Sunday evening as we sat down to dinner, my daughter-in-law (dil) called sobbing; the dogs got out. She and my son (currently working on an oil rig-no lie, there’s still at least one working) have three furry children. One of them, Layla, is a rescue and extremely obedient. The other two came to them as puppies, are best friends, and trouble makers.

Woody, a two-year-old beagle, and Bo, an eight-month-old GIANT lab, made a break for it when she was taking them out for a walk. Bo was collarless for reasons I still don’t understand, but Woody was sporting his collar. Dil saw them take off down a busy street, Bo’s mouth pulled into a giant grin, ears whipping in the wind. She gave chase, but four legs – actually eight, I guess – are faster than two. She ran back to the house, grabbed her phone and frantically hit dial. We dropped everything and headed over. By we, I mean my husband, daughter, son-in-law (sil), and my seven-month-old granddaughter. Daughter and sil took their truck and hubs and I took the baby in my car. We spread out, searching all the neighborhoods near their home.

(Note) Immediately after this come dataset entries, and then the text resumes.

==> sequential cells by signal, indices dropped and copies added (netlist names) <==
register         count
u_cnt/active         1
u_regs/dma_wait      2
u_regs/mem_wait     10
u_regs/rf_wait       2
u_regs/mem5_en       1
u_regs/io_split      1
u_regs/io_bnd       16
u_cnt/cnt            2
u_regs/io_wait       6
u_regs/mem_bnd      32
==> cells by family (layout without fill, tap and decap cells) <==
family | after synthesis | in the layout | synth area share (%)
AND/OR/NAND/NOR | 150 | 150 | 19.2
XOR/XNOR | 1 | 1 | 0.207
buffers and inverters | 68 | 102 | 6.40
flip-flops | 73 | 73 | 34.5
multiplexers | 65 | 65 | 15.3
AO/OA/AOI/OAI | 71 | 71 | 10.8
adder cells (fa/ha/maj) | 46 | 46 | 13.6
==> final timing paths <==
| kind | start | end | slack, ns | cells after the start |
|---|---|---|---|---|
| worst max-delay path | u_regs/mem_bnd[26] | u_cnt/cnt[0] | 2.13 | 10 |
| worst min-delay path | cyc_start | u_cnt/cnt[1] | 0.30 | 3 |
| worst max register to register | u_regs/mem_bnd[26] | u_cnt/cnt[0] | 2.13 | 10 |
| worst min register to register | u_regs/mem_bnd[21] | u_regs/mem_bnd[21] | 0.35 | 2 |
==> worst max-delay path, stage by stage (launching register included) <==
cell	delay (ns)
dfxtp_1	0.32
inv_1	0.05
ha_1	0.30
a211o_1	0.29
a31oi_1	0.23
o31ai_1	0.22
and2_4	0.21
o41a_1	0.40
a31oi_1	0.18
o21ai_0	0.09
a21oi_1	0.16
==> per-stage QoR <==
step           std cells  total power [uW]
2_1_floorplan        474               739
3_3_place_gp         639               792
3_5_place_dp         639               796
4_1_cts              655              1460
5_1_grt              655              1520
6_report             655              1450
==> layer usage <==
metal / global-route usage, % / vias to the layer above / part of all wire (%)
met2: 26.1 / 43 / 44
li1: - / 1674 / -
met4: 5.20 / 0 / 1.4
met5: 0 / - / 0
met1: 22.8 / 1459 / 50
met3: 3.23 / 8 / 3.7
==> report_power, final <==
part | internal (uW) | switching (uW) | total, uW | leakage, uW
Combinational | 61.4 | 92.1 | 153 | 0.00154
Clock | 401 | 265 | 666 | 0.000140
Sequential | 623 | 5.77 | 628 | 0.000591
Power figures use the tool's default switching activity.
===== config.mk =====
export PLATFORM = sky130hd
export DESIGN_NAME = wdt_ctl
export DESIGN_NICKNAME = d
export VERILOG_FILES = /design/src/rtl/wdt_ctl.sv
export SDC_FILE = /design/constraint.sdc
export NUM_CORES = 1
export LEC_CHECK = 0
export BUFFER_PORTS_ARGS = -buffer_cell sky130_fd_sc_hd__buf_4
export CORE_AREA = 2 2 70 72
export CTS_BUF_LIST = sky130_fd_sc_hd__clkbuf_8
export DETAILED_ROUTE_END_ITERATION = 12
export DIE_AREA = 0 0 72 74
export GPL_ROUTABILITY_DRIVEN = 0
export PLACE_DENSITY_LB_ADDON = 0.1
export SYNTH_ARGS = -nofsm -noshare
export SYNTH_HDL_FRONTEND = slang
export SYNTH_SLANG_ARGS = --single-unit

===== constraint.sdc =====
create_clock -name clk -period 3.6 [get_ports clk]
set_input_delay 0.72 -clock clk [delete_from_list [all_inputs] [get_ports clk]]
set_output_delay 0.72 -clock clk [all_outputs]
set_load 0.05 [all_outputs]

It was getting dark and hubs decided we should check to see if maybe the rascals ran home. We pulled into the driveway, he got out of the car to check the backyard, and I got out of the car to check the front yard-the card was still running because we were planning on getting right back in. That’s when the week really went awry. We both closed our doors. And they locked. And the baby was in the car. It was like sloooow mooooootion…first the desperate pulling of the door handle, next the running to all doors and desperately pulling the handles, finally the realization that we locked the baby in the car. We managed to raise two children to adulthood and never one locked them in a car! How could this happen??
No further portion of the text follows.